> [DATA]

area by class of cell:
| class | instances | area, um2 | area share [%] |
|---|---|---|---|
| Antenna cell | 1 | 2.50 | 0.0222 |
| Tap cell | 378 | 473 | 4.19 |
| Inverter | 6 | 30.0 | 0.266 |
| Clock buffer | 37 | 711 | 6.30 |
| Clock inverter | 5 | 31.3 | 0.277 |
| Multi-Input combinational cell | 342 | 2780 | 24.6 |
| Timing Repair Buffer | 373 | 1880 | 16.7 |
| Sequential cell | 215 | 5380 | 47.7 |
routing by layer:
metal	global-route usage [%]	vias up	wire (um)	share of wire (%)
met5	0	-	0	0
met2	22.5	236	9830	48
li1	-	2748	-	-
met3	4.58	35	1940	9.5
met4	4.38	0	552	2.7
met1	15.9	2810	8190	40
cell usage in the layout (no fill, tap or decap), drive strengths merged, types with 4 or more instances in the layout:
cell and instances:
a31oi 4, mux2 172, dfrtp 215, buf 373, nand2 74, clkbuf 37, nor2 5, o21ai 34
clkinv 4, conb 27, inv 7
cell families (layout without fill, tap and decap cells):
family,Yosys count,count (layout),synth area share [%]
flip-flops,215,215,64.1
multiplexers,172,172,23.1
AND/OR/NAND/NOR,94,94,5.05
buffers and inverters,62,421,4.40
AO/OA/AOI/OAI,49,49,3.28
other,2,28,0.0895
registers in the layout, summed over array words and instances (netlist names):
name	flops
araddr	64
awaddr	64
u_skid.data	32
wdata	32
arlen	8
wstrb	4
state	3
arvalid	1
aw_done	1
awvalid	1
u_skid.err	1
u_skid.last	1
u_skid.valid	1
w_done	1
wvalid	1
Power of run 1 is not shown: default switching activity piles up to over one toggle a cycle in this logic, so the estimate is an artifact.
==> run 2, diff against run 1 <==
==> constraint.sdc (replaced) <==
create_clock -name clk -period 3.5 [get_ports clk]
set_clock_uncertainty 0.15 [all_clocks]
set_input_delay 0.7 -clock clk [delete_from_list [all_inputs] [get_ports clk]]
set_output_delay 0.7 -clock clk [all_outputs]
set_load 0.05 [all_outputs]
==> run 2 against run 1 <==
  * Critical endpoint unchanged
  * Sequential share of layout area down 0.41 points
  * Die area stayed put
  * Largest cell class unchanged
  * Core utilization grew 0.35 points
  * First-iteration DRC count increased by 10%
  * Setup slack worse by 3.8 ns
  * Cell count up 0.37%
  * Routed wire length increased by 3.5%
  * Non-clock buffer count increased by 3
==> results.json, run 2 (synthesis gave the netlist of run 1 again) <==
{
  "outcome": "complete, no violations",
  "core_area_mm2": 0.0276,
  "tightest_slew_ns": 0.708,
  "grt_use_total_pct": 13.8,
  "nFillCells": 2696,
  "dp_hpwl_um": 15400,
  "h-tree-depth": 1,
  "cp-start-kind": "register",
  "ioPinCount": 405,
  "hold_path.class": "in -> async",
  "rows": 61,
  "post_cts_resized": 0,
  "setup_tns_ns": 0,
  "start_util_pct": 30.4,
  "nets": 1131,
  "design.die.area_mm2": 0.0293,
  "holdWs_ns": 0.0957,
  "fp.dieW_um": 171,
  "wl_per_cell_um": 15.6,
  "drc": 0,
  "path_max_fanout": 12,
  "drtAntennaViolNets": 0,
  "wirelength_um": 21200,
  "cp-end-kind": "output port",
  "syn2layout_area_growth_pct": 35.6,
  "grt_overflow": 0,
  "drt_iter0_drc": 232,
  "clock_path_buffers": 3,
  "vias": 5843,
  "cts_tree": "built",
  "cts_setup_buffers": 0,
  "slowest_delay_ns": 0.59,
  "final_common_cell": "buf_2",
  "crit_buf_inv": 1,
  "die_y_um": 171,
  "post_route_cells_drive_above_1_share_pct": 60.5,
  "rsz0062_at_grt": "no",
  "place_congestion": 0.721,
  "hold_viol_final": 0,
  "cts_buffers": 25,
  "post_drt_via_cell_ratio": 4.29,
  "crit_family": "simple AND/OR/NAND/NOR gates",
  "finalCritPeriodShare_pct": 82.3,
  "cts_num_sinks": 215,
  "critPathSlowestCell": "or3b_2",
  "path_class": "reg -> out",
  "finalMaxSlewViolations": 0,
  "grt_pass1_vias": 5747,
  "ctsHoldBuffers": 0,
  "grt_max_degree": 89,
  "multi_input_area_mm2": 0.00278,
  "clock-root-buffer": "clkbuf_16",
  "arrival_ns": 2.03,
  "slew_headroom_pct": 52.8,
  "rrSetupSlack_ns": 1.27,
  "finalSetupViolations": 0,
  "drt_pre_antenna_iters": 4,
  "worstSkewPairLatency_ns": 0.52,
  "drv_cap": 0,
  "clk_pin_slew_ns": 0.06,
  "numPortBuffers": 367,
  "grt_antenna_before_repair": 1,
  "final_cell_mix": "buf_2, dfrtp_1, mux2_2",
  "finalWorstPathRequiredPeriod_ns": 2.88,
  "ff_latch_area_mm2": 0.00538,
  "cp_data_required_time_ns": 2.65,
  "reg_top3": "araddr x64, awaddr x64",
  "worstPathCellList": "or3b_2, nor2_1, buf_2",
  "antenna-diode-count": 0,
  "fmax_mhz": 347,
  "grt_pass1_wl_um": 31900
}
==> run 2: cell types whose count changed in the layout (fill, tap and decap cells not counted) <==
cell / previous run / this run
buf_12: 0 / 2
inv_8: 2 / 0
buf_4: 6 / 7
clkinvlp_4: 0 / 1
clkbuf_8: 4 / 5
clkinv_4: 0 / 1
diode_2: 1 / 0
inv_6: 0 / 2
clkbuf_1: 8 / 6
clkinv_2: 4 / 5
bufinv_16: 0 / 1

> [HOW TO COMPLETE THIS TASK] Display each line of the data where "points" occurs.

> [ANSWER TO THIS EXERCISE]
  * Sequential share of layout area down 0.41 points
  * Core utilization grew 0.35 points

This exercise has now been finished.